━━ Exercise data

## src/verilog/clkmux_defs.svh

```systemverilog
`ifndef CLKMUX_DEFS_SVH
`define CLKMUX_DEFS_SVH

// Register indices on the serial bus
`define IDX_MODE 8'h00
`define IDX_GATE_LO 8'h01
`define IDX_GATE_HI 8'h02
`define IDX_SWING 8'h03
`define IDX_SPARE 8'h04
`define IDX_IDENT 8'h05
`define IDX_PART 8'h06
`define IDX_LENGTH 8'h07
`define IDX_SPARE8 8'h08

// Mode byte field positions
`define MODE_SW_EN_BIT 3
`define MODE_PLL_HI_BIT 2
`define MODE_PLL_LO_BIT 1
`define MODE_SEL_BIT 0

// Reset values and the reserved swing code
`define MODE_CTL_RST 4'h7
`define GATE_RST 12'hFFF
`define SWING_RST 3'h4
`define SWING_RSVD 3'h7
`define LENGTH_RST 5'h08

// Timing counts
`define BITS_PER_BYTE 4'h8
`define LAST_TX_BIT 4'h7
`define STRAP_DLY 2'h3

`endif

```

## src/verilog/clkmux_pkg.sv

```systemverilog
package clkmux_pkg;

	// Serial bus slave states
	typedef enum logic [5:0] {
		ST_IDLE = 6'h01,
		ST_ADDR = 6'h02,
		ST_RX = 6'h04,
		ST_ACK = 6'h08,
		ST_TX = 6'h10,
		ST_RACK = 6'h20
	} bus_state_t;

	// Meaning of the next received byte of a write
	typedef enum logic [2:0] {
		PH_INDEX = 3'h1,
		PH_COUNT = 3'h2,
		PH_DATA = 3'h4
	} wr_phase_t;

	// Strap pins sampled once after reset
	typedef struct packed {
		logic [1:0] loop_mode;
		logic input_sel;
	} strap_pins_t;

	// Controls driven into the clock datapath
	typedef struct packed {
		logic [11:0] pair_run;
		logic [2:0] swing;
		logic [1:0] loop_mode;
		logic input_sel;
	} ctrl_out_t;

	// Whole state of the register bank
	typedef struct packed {
		bus_state_t st;
		wr_phase_t phase;
		logic [3:0] bitcnt;
		logic [7:0] shift;
		logic rd;
		logic host_ack;
		logic [7:0] ptr;
		logic [7:0] remain;
		logic sda_oe;
		logic scl_q;
		logic sda_q;
		logic latched;
		logic [1:0] latch_dly;
		logic [1:0] strap_mode;
		logic strap_sel;
		logic [3:0] mode_ctl;
		logic [11:0] gate;
		logic [2:0] swing;
		logic [4:0] length;
		ctrl_out_t ctrl;
	} regbank_state_t;

endpackage : clkmux_pkg

```

## src/verilog/pin_sync2.sv

```systemverilog
`timescale 1ns/1ps
`default_nettype none

module pin_sync2 #(
	parameter int WIDTH = 1
) (
	// Clock, reset, enable
	input wire logic i_sys_clk,
	input wire logic i_rst_n,
	input wire logic i_clk_en,
	// Asynchronous levels in, synchronised levels out
	input wire logic [WIDTH-1:0] i_async,
	output logic [WIDTH-1:0] o_sync
);

	logic [WIDTH-1:0] meta;

	// Two stages; the first is read only by the second
	always_ff @(posedge i_sys_clk) begin
		if (!i_rst_n) begin
			meta <= '0;
			o_sync <= '0;
		end else if (i_clk_en) begin
			meta <= i_async;
			o_sync <= meta;
		end
	end

endmodule : pin_sync2

`default_nettype wire

```

## src/verilog/clock_mux_smbus_control_regs.sv

```systemverilog
`timescale 1ns/1ps
`default_nettype none
`include "clkmux_defs.svh"

// Notes on behaviour
// Override bit 3 set makes mode byte bits 2:0 drive loop mode and input.
// Mode byte bits 7:5 always read the strap values latched after reset.
// Index 1 bits gate pairs 7..0; a zero forces the pair off.
// Index 2 bits 3:0 gate pairs 11..8, default one; bits 7:4 read zero.
// Three-bit swing code at index 3, default 100, code 111 reserved.
// Index 5 holds revision and maker codes, index 6 part code; read-only.
// Index 7 bits 4:0 hold the block read length.
// Length resets to 8, a default block read covering indices 0 to 7.
// Index 4 is all reserved and reads zero.
// Block read sends the length first, then bytes from the index on.
// Host writes index, count, then data; each byte is acknowledged.
// Override bit resets to zero so straps govern until software sets it.
// Writes to reserved or read-only bits are acknowledged and dropped.

module clock_mux_smbus_control_regs #(
	parameter logic [6:0] DEV_ADDR = 7'h6A, // Value is arbitrary
	parameter logic [3:0] REV_CODE = 4'h3, // Value is arbitrary
	parameter logic [3:0] MAKER_CODE = 4'h5, // Value is arbitrary
	parameter logic [7:0] PART_CODE = 8'h5A // Value is arbitrary
) (
	// Clock, reset, enable
	input wire logic i_sys_clk,
	input wire logic i_rst_n,
	input wire logic i_clk_en,
	// Serial bus pins
	input wire logic i_scl,
	input wire logic i_sda,
	output logic o_sda_out,
	output logic o_sda_oe,
	// Strap and enable pins
	input wire clkmux_pkg::strap_pins_t i_strap,
	input wire logic [11:0] i_pair_off_n,
	// Datapath controls
	output clkmux_pkg::ctrl_out_t o_ctrl
);
	import clkmux_pkg::*;

	localparam regbank_state_t RST_STATE = '{
		st: ST_IDLE,
		phase: PH_INDEX,
		mode_ctl: `MODE_CTL_RST,
		gate: `GATE_RST,
		swing: `SWING_RST,
		length: `LENGTH_RST,
		default: '0
	};

	regbank_state_t s;
	regbank_state_t next_s;
	logic [1:0] bus_sync;
	logic [14:0] pin_sync;
	strap_pins_t strap_now;
	logic scl;
	logic sda;
	logic scl_rise;
	logic scl_fall;
	logic start_det;
	logic stop_det;
	logic wr_en;
	logic [7:0] wr_idx;
	logic [7:0] wr_data;

	// Bus pins and board pins come from outside the clock domain
	pin_sync2 #(.WIDTH(2)) u_bus_sync (
		.i_sys_clk(i_sys_clk),
		.i_rst_n(i_rst_n),
		.i_clk_en(i_clk_en),
		.i_async({i_scl, i_sda}),
		.o_sync(bus_sync)
	);

	pin_sync2 #(.WIDTH(15)) u_pin_sync (
		.i_sys_clk(i_sys_clk),
		.i_rst_n(i_rst_n),
		.i_clk_en(i_clk_en),
		.i_async({i_strap, i_pair_off_n}),
		.o_sync(pin_sync)
	);

	// Bus events from synchronised levels against last cycle
	assign strap_now = strap_pins_t'(pin_sync[14:12]);
	assign scl = bus_sync[1];
	assign sda = bus_sync[0];
	assign scl_rise = scl & ~s.scl_q;
	assign scl_fall = ~scl & s.scl_q;
	assign start_det = scl & s.scl_q & s.sda_q & ~sda;
	assign stop_det = scl & s.scl_q & ~s.sda_q & sda;

	// Read mux; unmapped indices return zero
	function automatic logic [7:0] read_byte(input regbank_state_t r,
			input logic [7:0] idx);
		case (idx)
			`IDX_MODE: read_byte = {r.strap_mode, r.strap_sel, 1'b0,
				r.mode_ctl};
			`IDX_GATE_LO: read_byte = r.gate[7:0];
			`IDX_GATE_HI: read_byte = {4'h0, r.gate[11:8]};
			`IDX_SWING: read_byte = {5'h00, r.swing};
			`IDX_SPARE: read_byte = 8'h00;
			`IDX_IDENT: read_byte = {REV_CODE, MAKER_CODE};
			`IDX_PART: read_byte = PART_CODE;
			`IDX_LENGTH: read_byte = {3'h0, r.length};
			default: read_byte = 8'h00;
		endcase
	endfunction : read_byte

	// Next state of the whole bank
	always_comb begin
		next_s = s;
		wr_en = 1'b0;
		wr_idx = s.ptr;
		wr_data = s.shift;
		next_s.scl_q = scl;
		next_s.sda_q = sda;

		// Straps settle through the synchroniser before being caught
		if (!s.latched) begin
			if (s.latch_dly == `STRAP_DLY) begin
				next_s.latched = 1'b1;
				next_s.strap_mode = strap_now.loop_mode;
				next_s.strap_sel = strap_now.input_sel;
			end else begin
				next_s.latch_dly = s.latch_dly + 2'h1;
			end
		end

		case (s.st)
			ST_IDLE: begin
				next_s.sda_oe = 1'b0;
			end
			ST_ADDR, ST_RX: begin
				if (scl_rise && s.bitcnt != `BITS_PER_BYTE) begin
					next_s.shift = {s.shift[6:0], sda};
					next_s.bitcnt = s.bitcnt + 4'h1;
				end else if (scl_fall && s.bitcnt == `BITS_PER_BYTE) begin
					if (s.st == ST_ADDR) begin
						if (s.shift[7:1] == DEV_ADDR) begin
							next_s.rd = s.shift[0];
							next_s.sda_oe = 1'b1;
							next_s.st = ST_ACK;
						end else begin
							next_s.st = ST_IDLE;
						end
					end else begin
						next_s.sda_oe = 1'b1;
						next_s.st = ST_ACK;
						case (s.phase)
							PH_INDEX: begin
								next_s.ptr = s.shift;
								next_s.phase = PH_COUNT;
							end
							PH_COUNT: begin
								next_s.remain = s.shift;
								next_s.phase = PH_DATA;
							end
							PH_DATA: begin
								// Bytes past the count are acknowledged only
								if (s.remain != 8'h00) begin
									wr_en = 1'b1;
									next_s.ptr = s.ptr + 8'h01;
									next_s.remain = s.remain - 8'h01;
								end
							end
							default: begin
								next_s.phase = PH_INDEX;
							end
						endcase
					end
				end
			end
			ST_ACK: begin
				if (scl_fall) begin
					next_s.bitcnt = 4'h0;
					if (s.rd) begin
						next_s.st = ST_TX;
						next_s.shift = {3'h0, s.length};
						next_s.sda_oe = ~next_s.shift[7];
					end else begin
						next_s.st = ST_RX;
						next_s.sda_oe = 1'b0;
					end
				end
			end
			ST_TX: begin
				if (scl_fall) begin
					if (s.bitcnt == `LAST_TX_BIT) begin
						next_s.sda_oe = 1'b0;
						next_s.bitcnt = 4'h0;
						next_s.st = ST_RACK;
					end else begin
						next_s.bitcnt = s.bitcnt + 4'h1;
						next_s.shift = {s.shift[6:0], 1'b0};
						next_s.sda_oe = ~s.shift[6];
					end
				end
			end
			ST_RACK: begin
				if (scl_rise) begin
					next_s.host_ack = ~sda;
				end else if (scl_fall) begin
					// A not-acknowledge ends the read
					if (s.host_ack) begin
						next_s.shift = read_byte(s, s.ptr);
						next_s.ptr = s.ptr + 8'h01;
						next_s.sda_oe = ~next_s.shift[7];
						next_s.st = ST_TX;
					end else begin
						next_s.st = ST_IDLE;
					end
				end
			end
			default: begin
				next_s.st = ST_IDLE;
				next_s.sda_oe = 1'b0;
			end
		endcase

		// Start and stop win over any byte in progress
		if (start_det) begin
			next_s.st = ST_ADDR;
			next_s.bitcnt = 4'h0;
			next_s.sda_oe = 1'b0;
			next_s.phase = PH_INDEX;
		end else if (stop_det) begin
			next_s.st = ST_IDLE;
			next_s.sda_oe = 1'b0;
		end

		// Only writable fields take data; the rest is dropped silently
		if (wr_en) begin
			case (wr_idx)
				`IDX_MODE: next_s.mode_ctl = wr_data[3:0];
				`IDX_GATE_LO: next_s.gate[7:0] = wr_data;
				`IDX_GATE_HI: next_s.gate[11:8] = wr_data[3:0];
				`IDX_SWING: begin
					// Reserved code keeps the previous swing
					if (wr_data[2:0] != `SWING_RSVD) begin
						next_s.swing = wr_data[2:0];
					end
				end
				`IDX_LENGTH: next_s.length = wr_data[4:0];
				default: begin
				end
			endcase
		end

		// Registered controls; select polarity flips between the two sources
		next_s.ctrl.loop_mode = next_s.mode_ctl[`MODE_SW_EN_BIT] ?
			next_s.mode_ctl[`MODE_PLL_HI_BIT:`MODE_PLL_LO_BIT] :
			next_s.strap_mode;
		next_s.ctrl.input_sel = next_s.mode_ctl[`MODE_SW_EN_BIT] ?
			~next_s.mode_ctl[`MODE_SEL_BIT] : next_s.strap_sel;
		next_s.ctrl.pair_run = next_s.gate & ~pin_sync[11:0];
		next_s.ctrl.swing = next_s.swing;
	end

	// Reset acts regardless of the enable
	always_ff @(posedge i_sys_clk) begin
		if (!i_rst_n) begin
			s <= RST_STATE;
		end else if (i_clk_en) begin
			s <= next_s;
		end
	end

	assign o_sda_out = 1'b0;
	assign o_sda_oe = s.sda_oe;
	assign o_ctrl = s.ctrl;
endmodule : clock_mux_smbus_control_regs

`default_nettype wire

```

━━━━

__What is needed__
Where a line of the data holds the word "WIDTH", copy that line.

__Answer for this exercise__
	parameter int WIDTH = 1
	input wire logic [WIDTH-1:0] i_async,
	output logic [WIDTH-1:0] o_sync
	logic [WIDTH-1:0] meta;
	pin_sync2 #(.WIDTH(2)) u_bus_sync (
	pin_sync2 #(.WIDTH(15)) u_pin_sync (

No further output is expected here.